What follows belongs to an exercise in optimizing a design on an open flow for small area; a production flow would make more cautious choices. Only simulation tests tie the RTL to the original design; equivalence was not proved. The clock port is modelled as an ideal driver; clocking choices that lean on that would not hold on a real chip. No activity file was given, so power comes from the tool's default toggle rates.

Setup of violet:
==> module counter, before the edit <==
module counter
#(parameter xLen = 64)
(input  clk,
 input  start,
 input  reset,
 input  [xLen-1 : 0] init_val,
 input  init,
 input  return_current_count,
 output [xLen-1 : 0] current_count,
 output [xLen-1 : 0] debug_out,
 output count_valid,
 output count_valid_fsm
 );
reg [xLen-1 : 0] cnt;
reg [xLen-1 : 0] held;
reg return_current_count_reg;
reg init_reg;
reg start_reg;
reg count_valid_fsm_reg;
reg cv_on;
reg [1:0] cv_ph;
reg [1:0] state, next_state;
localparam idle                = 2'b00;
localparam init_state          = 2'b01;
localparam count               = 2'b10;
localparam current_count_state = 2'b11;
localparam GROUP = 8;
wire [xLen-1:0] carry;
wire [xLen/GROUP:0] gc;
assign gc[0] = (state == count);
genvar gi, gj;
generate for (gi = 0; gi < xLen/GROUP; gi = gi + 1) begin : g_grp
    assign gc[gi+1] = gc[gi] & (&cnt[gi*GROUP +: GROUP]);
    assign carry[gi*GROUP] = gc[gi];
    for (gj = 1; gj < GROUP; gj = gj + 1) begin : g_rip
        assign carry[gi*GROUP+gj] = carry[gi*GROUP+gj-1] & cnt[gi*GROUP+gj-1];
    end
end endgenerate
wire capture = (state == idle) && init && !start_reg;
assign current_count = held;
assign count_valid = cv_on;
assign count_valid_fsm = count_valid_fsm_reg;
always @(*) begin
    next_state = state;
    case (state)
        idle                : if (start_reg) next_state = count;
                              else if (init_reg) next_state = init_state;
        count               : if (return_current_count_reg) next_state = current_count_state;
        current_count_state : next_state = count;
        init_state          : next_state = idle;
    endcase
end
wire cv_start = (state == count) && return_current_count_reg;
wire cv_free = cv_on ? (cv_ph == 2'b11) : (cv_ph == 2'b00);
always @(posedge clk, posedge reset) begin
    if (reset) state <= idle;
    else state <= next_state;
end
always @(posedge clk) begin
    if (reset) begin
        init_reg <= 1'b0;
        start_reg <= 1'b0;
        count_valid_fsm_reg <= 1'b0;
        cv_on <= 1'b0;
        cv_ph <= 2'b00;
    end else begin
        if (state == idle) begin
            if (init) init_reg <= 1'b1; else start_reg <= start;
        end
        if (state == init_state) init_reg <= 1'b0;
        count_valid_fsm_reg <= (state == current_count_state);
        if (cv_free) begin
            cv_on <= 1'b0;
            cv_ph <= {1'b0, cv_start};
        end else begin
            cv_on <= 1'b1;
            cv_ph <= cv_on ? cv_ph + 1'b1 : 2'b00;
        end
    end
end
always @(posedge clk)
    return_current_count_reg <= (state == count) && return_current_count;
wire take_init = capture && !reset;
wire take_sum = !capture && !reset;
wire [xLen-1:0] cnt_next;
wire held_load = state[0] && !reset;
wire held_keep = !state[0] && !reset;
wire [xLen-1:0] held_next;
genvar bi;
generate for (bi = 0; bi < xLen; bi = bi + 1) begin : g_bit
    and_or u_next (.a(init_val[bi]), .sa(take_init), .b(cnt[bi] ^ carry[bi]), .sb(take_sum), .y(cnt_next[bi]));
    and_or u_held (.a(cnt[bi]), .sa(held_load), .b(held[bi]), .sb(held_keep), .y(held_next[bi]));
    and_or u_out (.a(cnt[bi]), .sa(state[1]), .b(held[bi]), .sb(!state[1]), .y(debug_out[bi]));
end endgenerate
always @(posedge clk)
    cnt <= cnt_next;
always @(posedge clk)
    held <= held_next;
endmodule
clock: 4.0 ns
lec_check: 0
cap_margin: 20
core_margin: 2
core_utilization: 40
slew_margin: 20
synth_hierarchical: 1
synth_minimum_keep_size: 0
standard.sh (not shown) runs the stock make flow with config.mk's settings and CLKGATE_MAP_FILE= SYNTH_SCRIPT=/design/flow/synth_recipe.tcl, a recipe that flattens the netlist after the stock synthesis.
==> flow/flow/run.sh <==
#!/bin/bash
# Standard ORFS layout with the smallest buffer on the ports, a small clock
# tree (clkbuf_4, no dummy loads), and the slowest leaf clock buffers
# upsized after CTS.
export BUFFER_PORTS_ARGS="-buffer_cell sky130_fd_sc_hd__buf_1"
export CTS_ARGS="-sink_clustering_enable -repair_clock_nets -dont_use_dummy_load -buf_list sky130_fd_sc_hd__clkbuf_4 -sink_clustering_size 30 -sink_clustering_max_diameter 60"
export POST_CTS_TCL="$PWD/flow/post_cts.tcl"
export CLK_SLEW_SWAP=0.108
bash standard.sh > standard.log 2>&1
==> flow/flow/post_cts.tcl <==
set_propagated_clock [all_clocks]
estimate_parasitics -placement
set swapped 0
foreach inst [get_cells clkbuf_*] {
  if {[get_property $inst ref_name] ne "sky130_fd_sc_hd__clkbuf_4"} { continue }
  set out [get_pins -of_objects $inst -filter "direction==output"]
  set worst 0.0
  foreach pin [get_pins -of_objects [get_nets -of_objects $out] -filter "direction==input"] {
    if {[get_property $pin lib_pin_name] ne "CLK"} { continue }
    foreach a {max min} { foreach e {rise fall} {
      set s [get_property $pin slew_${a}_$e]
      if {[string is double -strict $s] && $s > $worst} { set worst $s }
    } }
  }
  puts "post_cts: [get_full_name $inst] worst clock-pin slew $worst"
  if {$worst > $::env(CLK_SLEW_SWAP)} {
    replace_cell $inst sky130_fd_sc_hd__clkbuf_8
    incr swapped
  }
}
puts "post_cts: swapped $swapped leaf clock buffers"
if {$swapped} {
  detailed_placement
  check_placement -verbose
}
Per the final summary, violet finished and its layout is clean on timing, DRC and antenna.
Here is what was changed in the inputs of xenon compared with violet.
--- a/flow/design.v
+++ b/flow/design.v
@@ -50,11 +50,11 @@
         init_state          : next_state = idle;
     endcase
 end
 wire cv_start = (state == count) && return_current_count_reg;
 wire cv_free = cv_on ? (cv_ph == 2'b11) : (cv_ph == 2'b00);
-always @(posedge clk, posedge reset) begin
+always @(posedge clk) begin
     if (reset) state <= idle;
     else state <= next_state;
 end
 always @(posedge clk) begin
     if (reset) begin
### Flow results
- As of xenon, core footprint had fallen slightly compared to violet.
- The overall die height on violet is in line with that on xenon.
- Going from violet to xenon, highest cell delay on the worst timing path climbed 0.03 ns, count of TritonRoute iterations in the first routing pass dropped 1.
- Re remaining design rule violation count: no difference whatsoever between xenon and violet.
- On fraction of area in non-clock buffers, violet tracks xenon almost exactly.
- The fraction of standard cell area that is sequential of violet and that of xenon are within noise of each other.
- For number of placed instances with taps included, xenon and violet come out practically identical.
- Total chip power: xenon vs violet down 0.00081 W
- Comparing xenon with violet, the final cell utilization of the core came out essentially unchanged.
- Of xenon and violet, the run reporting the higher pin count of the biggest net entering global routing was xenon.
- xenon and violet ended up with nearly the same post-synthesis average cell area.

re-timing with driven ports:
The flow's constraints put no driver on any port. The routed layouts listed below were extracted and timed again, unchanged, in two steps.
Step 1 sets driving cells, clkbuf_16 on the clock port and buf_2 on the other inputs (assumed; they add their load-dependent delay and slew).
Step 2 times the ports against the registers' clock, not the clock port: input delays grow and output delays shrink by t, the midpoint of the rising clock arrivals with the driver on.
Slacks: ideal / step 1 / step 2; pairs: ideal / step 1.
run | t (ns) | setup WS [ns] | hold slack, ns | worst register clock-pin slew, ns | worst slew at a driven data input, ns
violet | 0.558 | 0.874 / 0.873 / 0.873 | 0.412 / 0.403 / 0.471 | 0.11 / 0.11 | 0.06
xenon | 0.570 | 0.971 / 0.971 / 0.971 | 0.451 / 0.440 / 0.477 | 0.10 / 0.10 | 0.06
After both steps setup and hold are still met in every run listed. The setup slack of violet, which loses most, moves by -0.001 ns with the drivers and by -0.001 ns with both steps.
#####
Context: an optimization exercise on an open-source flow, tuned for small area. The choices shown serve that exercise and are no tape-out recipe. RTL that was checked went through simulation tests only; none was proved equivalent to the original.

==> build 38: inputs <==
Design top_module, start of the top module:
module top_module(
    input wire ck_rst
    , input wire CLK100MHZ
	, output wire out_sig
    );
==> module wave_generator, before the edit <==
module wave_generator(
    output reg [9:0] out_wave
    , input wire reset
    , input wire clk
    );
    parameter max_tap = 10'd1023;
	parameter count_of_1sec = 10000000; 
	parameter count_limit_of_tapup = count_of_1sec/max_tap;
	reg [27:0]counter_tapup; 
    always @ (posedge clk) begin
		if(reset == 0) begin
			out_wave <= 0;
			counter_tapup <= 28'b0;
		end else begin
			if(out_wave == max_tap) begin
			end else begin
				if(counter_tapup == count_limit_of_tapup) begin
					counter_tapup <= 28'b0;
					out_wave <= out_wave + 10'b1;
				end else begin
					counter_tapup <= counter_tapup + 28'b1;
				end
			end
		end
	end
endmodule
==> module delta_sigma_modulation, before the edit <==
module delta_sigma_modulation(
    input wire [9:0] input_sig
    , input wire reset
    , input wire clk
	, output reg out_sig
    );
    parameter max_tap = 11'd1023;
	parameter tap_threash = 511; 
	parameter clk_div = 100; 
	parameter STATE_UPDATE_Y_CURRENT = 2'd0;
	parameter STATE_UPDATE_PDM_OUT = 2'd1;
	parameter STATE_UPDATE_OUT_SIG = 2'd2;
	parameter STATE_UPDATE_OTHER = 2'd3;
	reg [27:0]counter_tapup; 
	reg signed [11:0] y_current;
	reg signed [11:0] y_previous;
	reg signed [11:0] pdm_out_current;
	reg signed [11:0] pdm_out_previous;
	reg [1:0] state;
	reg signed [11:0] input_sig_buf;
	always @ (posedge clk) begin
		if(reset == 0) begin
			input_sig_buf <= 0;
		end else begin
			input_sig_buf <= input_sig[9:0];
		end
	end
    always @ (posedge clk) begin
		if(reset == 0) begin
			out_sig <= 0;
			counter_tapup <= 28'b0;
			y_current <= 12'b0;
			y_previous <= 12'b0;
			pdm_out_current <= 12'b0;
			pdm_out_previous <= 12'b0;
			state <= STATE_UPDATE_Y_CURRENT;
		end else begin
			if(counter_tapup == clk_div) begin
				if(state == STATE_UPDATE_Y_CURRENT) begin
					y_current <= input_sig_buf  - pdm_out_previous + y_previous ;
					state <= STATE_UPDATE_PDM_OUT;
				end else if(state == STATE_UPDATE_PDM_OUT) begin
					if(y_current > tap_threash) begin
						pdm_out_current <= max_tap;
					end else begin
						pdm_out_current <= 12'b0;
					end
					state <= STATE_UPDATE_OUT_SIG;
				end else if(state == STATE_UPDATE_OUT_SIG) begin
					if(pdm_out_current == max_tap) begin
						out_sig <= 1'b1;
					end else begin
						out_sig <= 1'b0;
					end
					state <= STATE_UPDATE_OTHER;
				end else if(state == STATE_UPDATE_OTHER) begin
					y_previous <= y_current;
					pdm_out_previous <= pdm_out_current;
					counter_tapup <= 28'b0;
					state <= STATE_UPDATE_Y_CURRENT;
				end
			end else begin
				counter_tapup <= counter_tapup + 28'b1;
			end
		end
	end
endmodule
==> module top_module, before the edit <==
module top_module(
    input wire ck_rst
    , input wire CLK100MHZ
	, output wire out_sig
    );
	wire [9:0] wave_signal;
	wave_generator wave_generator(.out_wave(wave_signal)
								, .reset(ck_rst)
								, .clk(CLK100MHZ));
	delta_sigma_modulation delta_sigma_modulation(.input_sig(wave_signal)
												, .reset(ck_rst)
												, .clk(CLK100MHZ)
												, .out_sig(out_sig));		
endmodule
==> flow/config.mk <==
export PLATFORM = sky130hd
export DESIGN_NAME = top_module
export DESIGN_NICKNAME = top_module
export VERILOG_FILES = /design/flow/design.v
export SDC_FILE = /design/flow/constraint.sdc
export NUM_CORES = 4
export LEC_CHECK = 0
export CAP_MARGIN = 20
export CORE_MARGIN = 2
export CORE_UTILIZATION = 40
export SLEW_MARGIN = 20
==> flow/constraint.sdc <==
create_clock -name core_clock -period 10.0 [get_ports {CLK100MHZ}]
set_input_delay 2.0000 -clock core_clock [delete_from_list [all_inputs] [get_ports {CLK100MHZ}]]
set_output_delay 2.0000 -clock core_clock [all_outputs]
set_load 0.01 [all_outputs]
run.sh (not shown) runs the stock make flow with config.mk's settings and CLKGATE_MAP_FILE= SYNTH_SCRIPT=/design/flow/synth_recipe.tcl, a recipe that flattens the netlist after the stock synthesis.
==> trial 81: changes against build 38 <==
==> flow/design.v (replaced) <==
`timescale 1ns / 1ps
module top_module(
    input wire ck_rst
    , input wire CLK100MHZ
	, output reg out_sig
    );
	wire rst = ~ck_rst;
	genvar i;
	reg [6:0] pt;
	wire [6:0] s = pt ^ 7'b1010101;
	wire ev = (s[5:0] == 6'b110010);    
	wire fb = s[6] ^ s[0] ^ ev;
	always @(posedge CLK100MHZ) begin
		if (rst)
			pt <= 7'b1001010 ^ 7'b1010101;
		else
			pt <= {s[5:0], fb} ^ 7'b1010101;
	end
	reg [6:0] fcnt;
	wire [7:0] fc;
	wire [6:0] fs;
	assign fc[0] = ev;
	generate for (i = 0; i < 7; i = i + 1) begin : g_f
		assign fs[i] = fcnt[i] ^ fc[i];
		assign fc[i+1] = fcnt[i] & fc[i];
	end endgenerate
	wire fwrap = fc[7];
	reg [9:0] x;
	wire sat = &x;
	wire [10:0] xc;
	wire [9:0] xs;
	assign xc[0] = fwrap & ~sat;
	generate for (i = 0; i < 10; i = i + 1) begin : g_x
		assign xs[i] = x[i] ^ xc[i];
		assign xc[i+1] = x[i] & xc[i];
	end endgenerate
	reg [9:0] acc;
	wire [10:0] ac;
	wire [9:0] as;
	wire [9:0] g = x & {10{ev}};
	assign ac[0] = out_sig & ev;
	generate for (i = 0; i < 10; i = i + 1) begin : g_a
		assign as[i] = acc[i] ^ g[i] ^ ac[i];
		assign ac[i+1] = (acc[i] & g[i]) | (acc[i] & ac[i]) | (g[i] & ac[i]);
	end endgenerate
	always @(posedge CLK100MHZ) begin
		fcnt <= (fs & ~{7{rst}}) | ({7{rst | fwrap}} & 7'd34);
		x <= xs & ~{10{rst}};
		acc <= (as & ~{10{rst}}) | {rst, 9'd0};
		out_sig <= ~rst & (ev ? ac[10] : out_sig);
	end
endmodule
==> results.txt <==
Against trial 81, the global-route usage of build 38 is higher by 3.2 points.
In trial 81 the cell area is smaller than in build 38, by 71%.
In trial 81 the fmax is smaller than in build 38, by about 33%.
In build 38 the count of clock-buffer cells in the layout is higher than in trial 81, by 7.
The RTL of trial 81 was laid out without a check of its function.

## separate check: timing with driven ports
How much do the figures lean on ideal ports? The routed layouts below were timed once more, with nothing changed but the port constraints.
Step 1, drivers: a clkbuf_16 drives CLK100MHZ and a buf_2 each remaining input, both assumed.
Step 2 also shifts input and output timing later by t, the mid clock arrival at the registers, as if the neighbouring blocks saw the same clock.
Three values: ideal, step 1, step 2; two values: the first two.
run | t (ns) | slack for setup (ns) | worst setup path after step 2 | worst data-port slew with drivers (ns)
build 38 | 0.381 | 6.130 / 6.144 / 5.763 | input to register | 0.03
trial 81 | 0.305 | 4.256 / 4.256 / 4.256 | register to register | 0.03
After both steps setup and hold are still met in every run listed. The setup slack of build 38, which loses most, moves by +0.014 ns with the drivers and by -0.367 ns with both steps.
#####
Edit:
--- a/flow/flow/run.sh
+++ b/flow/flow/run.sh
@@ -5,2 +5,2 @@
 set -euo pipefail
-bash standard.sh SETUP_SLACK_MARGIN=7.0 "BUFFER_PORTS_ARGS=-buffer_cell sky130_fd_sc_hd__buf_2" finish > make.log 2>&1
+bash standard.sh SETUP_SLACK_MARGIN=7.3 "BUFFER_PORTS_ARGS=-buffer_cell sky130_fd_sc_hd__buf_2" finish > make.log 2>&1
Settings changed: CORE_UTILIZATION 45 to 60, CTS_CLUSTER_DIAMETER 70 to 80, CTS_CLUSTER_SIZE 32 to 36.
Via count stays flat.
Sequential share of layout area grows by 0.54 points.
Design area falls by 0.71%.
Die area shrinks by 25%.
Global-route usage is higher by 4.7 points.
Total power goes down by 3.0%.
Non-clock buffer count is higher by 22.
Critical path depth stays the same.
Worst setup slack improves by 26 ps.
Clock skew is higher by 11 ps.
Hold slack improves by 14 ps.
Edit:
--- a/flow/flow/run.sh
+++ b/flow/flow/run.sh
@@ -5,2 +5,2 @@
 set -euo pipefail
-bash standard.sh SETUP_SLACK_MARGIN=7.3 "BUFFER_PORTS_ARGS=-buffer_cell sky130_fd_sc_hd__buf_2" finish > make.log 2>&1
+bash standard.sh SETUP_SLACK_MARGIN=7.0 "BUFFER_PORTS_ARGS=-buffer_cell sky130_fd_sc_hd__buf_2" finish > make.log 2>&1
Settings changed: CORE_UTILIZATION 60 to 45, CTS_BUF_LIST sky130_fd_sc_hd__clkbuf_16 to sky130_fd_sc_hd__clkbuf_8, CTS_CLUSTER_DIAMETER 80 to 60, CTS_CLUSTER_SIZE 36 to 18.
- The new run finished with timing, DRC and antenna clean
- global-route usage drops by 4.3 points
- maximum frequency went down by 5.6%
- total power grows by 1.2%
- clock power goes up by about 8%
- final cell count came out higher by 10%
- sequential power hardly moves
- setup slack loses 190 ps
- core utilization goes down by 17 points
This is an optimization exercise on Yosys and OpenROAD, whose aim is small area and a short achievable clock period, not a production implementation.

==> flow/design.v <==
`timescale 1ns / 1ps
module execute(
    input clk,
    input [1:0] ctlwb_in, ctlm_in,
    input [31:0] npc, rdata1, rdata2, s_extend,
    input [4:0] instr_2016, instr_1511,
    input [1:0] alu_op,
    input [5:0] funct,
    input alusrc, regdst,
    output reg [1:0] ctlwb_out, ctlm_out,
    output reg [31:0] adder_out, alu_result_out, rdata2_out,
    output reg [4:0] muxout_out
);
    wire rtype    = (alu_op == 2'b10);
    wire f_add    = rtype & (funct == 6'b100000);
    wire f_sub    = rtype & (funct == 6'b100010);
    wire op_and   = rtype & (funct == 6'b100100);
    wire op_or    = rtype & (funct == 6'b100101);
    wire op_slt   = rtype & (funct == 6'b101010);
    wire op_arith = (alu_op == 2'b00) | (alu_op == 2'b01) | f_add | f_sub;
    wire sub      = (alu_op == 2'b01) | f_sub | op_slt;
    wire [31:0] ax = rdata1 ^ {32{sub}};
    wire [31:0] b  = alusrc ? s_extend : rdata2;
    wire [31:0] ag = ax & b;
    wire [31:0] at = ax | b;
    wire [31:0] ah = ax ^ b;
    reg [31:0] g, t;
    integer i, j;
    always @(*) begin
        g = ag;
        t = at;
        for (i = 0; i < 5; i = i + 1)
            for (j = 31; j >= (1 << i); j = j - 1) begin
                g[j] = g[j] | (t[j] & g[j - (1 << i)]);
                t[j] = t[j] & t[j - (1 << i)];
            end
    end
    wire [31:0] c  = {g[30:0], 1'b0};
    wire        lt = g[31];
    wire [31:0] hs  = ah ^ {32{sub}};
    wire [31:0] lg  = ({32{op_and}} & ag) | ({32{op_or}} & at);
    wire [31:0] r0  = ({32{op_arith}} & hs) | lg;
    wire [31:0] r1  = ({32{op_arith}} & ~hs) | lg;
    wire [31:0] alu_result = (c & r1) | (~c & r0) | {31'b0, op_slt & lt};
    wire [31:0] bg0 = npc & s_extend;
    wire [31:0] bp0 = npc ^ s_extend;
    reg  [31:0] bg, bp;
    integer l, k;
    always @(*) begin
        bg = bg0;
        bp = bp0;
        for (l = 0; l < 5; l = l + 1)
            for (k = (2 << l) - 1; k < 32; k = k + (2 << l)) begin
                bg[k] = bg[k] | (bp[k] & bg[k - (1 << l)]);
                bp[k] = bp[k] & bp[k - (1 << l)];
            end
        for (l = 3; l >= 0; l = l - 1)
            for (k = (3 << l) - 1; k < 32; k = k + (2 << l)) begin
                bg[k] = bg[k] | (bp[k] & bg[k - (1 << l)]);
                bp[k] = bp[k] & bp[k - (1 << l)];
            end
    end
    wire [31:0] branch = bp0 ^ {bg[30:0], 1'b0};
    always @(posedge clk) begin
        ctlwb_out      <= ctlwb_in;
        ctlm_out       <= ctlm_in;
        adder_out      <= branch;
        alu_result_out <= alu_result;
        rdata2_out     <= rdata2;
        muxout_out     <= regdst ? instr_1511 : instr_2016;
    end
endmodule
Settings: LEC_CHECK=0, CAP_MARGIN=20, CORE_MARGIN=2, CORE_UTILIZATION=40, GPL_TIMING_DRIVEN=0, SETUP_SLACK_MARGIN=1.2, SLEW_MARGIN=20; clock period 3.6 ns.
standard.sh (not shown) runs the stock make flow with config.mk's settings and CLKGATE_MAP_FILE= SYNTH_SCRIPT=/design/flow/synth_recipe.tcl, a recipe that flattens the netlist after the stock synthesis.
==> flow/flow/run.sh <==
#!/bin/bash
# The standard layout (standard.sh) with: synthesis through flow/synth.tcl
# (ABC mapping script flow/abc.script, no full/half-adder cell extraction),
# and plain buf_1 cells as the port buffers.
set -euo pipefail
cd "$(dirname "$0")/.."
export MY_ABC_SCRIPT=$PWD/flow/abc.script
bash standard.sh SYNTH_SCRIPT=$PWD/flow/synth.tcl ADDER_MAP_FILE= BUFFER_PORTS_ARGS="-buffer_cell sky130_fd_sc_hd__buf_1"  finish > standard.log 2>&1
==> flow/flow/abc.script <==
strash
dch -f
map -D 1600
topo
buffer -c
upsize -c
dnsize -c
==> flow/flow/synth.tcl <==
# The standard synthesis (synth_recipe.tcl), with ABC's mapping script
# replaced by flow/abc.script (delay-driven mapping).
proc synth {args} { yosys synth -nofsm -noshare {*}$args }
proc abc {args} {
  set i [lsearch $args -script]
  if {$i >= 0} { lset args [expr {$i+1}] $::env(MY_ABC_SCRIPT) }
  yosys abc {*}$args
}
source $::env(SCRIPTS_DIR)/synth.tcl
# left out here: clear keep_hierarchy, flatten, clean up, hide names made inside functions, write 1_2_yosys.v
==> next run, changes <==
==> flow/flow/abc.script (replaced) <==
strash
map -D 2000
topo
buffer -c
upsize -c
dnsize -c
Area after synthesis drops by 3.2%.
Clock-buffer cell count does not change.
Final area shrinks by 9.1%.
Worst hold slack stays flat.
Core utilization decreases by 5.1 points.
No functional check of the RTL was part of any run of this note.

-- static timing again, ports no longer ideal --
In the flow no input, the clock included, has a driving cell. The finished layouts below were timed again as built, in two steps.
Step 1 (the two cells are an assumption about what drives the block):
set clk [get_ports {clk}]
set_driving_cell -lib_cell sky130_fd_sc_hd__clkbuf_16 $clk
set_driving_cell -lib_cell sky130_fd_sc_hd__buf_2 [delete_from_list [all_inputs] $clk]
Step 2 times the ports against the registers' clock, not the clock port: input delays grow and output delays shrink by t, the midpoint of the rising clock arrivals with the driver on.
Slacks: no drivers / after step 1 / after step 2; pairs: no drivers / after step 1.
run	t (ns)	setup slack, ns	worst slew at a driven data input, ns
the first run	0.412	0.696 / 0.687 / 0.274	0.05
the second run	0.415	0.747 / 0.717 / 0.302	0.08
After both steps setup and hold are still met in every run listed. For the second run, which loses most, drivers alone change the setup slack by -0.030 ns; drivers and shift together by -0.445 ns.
#####
### Brief
The entries above hold a line with "- maximum frequency went down by 5.6%" and a later line with "- setup slack loses 190 ps". Write out exactly those lines and all lines between, nothing more.

### Output
- maximum frequency went down by 5.6%
- total power grows by 1.2%
- clock power goes up by about 8%
- final cell count came out higher by 10%
- sequential power hardly moves
- setup slack loses 190 ps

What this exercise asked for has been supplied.